Peptide and protein interactions with biological membranes and membrane-like systems

Biological membranes are among the most important of structures, defining the boundaries that separate the inside and outside of a cell. They are dynamic structures, mostly composed by lipids and proteins, and are able to fulfill several roles which are indispensible for life, from systems of pumps and channels that allow the transport of specific molecules, to energy storage or information transduction.

Given that the thermodynamic stability of protein conformations depends critically on the interaction between the polypeptide chain and the solvent, structural analysis of transmembrane proteins often requires the use of organic solvents to function as isotropic membrane mimetics [1].

The growing availability of increasingly powerful computers combined with ongoing methodological developments, allow the computational simulation of membrane systems to be a reality and an important complement to experimental approaches.

Given our specialized methodologies, we are particularly interested in membrane and membrane-like systems where the effect of pH is also a key factor.

One example of such a system is the neuropeptide kyotorphin (KTP).
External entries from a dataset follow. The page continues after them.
`src/rtl/uart_pkg.sv`:
```
// Shared types and constants for the memory-mapped UART transmitter.
// UART_PARITY_EN selects whether the PARITY state is used by uart_tx_mmio.
package uart_pkg;

  typedef enum logic [2:0] {
    IDLE,
    START,
    DATA,
    STOP,
    PARITY
  } tx_state_e;

  localparam logic [1:0] OFF_DATA   = 2'd0;
  localparam logic [1:0] OFF_STATUS = 2'd1;

  localparam int ST_BUSY  = 0;
  localparam int ST_FULL  = 1;
  localparam int ST_EMPTY = 2;
  localparam int ST_OVF   = 3;

  function automatic logic even_parity(input logic [7:0] b);
    return ^b;
  endfunction

endpackage

```
`src/rtl/sync_fifo.sv`:
```
// Single-clock circular FIFO; dout shows the head entry combinationally.
// A push into a full FIFO is accepted only when a pop happens in the same cycle.
module sync_fifo #(
  parameter int WIDTH = 8,
  parameter int DEPTH = 4
) (
  input  logic             clk,
  input  logic             rst,
  input  logic             push,
  input  logic             pop,
  input  logic [WIDTH-1:0] din,
  output logic [WIDTH-1:0] dout,
  output logic             full,
  output logic             empty
);

  localparam int AW = $clog2(DEPTH);
  localparam logic [AW:0]   CNT_ONE = (AW+1)'(1);
  localparam logic [AW-1:0] PTR_ONE = AW'(1);

  logic [WIDTH-1:0] mem_q [DEPTH];
  logic [AW-1:0]    wr_ptr_q, rd_ptr_q;
  logic [AW:0]      count_q;
  logic             do_push, do_pop;

  assign full    = (count_q == (AW+1)'(DEPTH));
  assign empty   = (count_q == '0);
  assign do_pop  = pop && !empty;
  assign do_push = push && (!full || do_pop);
  assign dout    = mem_q[rd_ptr_q];

  always_ff @(posedge clk or posedge rst) begin
    if (rst) begin
      wr_ptr_q <= '0;
      rd_ptr_q <= '0;
      count_q  <= '0;
    end else begin
      if (do_push) wr_ptr_q <= wr_ptr_q + PTR_ONE;
      if (do_pop)  rd_ptr_q <= rd_ptr_q + PTR_ONE;
      case ({do_push, do_pop})
        2'b10:   count_q <= count_q + CNT_ONE;
        2'b01:   count_q <= count_q - CNT_ONE;
        default: count_q <= count_q;
      endcase
    end
  end

  always_ff @(posedge clk) begin
    if (do_push) mem_q[wr_ptr_q] <= din;
  end

endmodule

```
`src/rtl/uart_tx_mmio.sv`:
```
// Memory-mapped 8N1 UART transmitter with TX FIFO and polled STATUS word.
// Define UART_PARITY_EN to insert an even-parity bit between data and stop.
module uart_tx_mmio
  import uart_pkg::*;
#(
  parameter int CLKS_PER_BIT = 217,
  parameter int FIFO_DEPTH   = 4,
  parameter int IO_ADDR_BIT  = 22
) (
  input  logic        clk,
  input  logic        rst,
  input  logic [31:0] mem_addr,
  input  logic [31:0] mem_wdata,
  input  logic [3:0]  mem_wstrb,
  input  logic        mem_rstrb,
  output logic [31:0] mem_rdata,
  output logic        uart_txd
);

  localparam int BW = $clog2(CLKS_PER_BIT);
  localparam logic [BW-1:0] BAUD_LAST = BW'(CLKS_PER_BIT - 1);

  tx_state_e   state_q, state_d;
  logic [BW-1:0] baud_q, baud_d;
  logic [2:0]  bit_q, bit_d;
  logic [7:0]  shift_q, shift_d;
  logic        txd_q, txd_d;
  logic        ovf_q, ovf_d;
  logic [31:0] rdata_q, rdata_d;
`ifdef UART_PARITY_EN
  logic        par_q, par_d;
`endif

  logic        sel, wr_cyc, push, pop, busy, baud_last;
  logic        fifo_full, fifo_empty;
  logic [7:0]  fifo_dout;
  logic [1:0]  off;
  logic [31:0] status;
  logic        unused_bits;

  assign sel         = mem_addr[IO_ADDR_BIT];
  assign off         = mem_addr[3:2];
  assign wr_cyc      = sel && (mem_wstrb != '0);
  assign push        = wr_cyc && (off == OFF_DATA) && mem_wstrb[0];
  assign busy        = (state_q != IDLE);
  assign baud_last   = (baud_q == BAUD_LAST);
  assign unused_bits = ^{mem_addr, mem_wdata};

  sync_fifo #(
    .WIDTH (8),
    .DEPTH (FIFO_DEPTH)
  ) u_fifo (
    .clk   (clk),
    .rst   (rst),
    .push  (push),
    .pop   (pop),
    .din   (mem_wdata[7:0]),
    .dout  (fifo_dout),
    .full  (fifo_full),
    .empty (fifo_empty)
  );

  always_comb begin
    status           = '0;
    status[ST_BUSY]  = busy;
    status[ST_FULL]  = fifo_full;
    status[ST_EMPTY] = fifo_empty;
    status[ST_OVF]   = ovf_q;

    rdata_d = rdata_q;
    if (mem_rstrb) rdata_d = (sel && off == OFF_STATUS) ? status : '0;

    // Drop-and-flag beats the software clear when both land together.
    ovf_d = ovf_q;
    if (wr_cyc && off == OFF_STATUS && mem_wdata[ST_OVF]) ovf_d = 1'b0;
    if (push && fifo_full && !pop) ovf_d = 1'b1;
  end

  always_comb begin
    state_d = state_q;
    baud_d  = baud_q;
    bit_d   = bit_q;
    shift_d = shift_q;
    pop     = 1'b0;
`ifdef UART_PARITY_EN
    par_d   = par_q;
`endif
    case (state_q)
      IDLE: begin
        if (!fifo_empty) begin
          pop     = 1'b1;
          shift_d = fifo_dout;
          baud_d  = '0;
          bit_d   = '0;
          state_d = START;
`ifdef UART_PARITY_EN
          par_d   = even_parity(fifo_dout);
`endif
        end
      end
      START: begin
        if (baud_last) begin
          baud_d  = '0;
          bit_d   = '0;
          state_d = DATA;
        end else baud_d = baud_q + BW'(1);
      end
      DATA: begin
        if (baud_last) begin
          baud_d  = '0;
          shift_d = shift_q >> 1;
          if (bit_q == 3'd7) begin
`ifdef UART_PARITY_EN
            state_d = PARITY;
`else
            state_d = STOP;
`endif
          end else bit_d = bit_q + 3'd1;
        end else baud_d = baud_q + BW'(1);
      end
`ifdef UART_PARITY_EN
      PARITY: begin
        if (baud_last) begin
          baud_d  = '0;
          state_d = STOP;
        end else baud_d = baud_q + BW'(1);
      end
`endif
      STOP: begin
        if (baud_last) begin
          baud_d  = '0;
          state_d = IDLE;
        end else baud_d = baud_q + BW'(1);
      end
      default: state_d = IDLE;
    endcase

    // txd is registered from the next state so the line changes with the state flop.
    case (state_d)
      START:   txd_d = 1'b0;
      DATA:    txd_d = shift_d[0];
`ifdef UART_PARITY_EN
      PARITY:  txd_d = par_d;
`endif
      default: txd_d = 1'b1;
    endcase
  end

  always_ff @(posedge clk or posedge rst) begin
    if (rst) begin
      state_q <= IDLE;
      baud_q  <= '0;
      bit_q   <= '0;
      shift_q <= '0;
      txd_q   <= 1'b1;
      ovf_q   <= 1'b0;
      rdata_q <= '0;
`ifdef UART_PARITY_EN
      par_q   <= 1'b0;
`endif
    end else begin
      state_q <= state_d;
      baud_q  <= baud_d;
      bit_q   <= bit_d;
      shift_q <= shift_d;
      txd_q   <= txd_d;
      ovf_q   <= ovf_d;
      rdata_q <= rdata_d;
`ifdef UART_PARITY_EN
      par_q   <= par_d;
`endif
    end
  end

  assign mem_rdata = rdata_q;
  assign uart_txd  = txd_q;

endmodule

```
This endogenous dipeptide is capable of triggering an analgesic response in the brain, and could potentially be an alternative to substances like morphine, if the mechanism by which it interacts with a receptor were better understood and if an effective way for it to cross the blood brain barrier were devised. Although its interaction with a receptor is fairly unknown, it has been proposed that the interaction between KTP and the lipid bilayer prior to receptor recognition may play a role in helping the peptide reach a conformation that favors receptor binding, something that has been previously studied both experimentally [2] and computationally [3].

We have found that the peptide favors the membrane phase, which is in accordance with previous experimental results [2]. Additionally, the effect of pH in the conformation of KTP is similar in water [4] and in the membrane.

It was also found that the presence of the membrane restricts the conformational freedom of KTP, whilst allowing it to satisfy the constraints necessary for binding to an opioid-like receptor [3]. In fact, the membrane seems to stabilize the conformers which are better suited for receptor binding.

Another example is the surfactant protein C (SP-C). SP-C is a component of the pulmonary surfactant film, a surface dynamic material which lines the alveolar epithelium, being important for reduction of the surface tension in lungs during the breathing cycle. This highly hydrophobic protein with three positively charged residues, more than 70% of non-polar residues and two covalently linked fatty acyl chains, adopts a mainly alpha-helix structure while associated with the membrane, presumably via its palmitoylated tails [5]. A chloroform/methanol/water mixture was used to resolve SP-C structure by NMR [6] and to perform several in vitro studies.

A comprehensive conformational analysis and the elucidation of the mode of association between SP-C and the membrane is essential to understand the interactions involved in structure stabilization and in some specific functions of the protein. Hence, we aim at studying the conformational behavior of SP-C in a chloroform/methanol/water mixture and the structural properties that are important in the association between SP-C and a model membrane, considering their dependence on pH.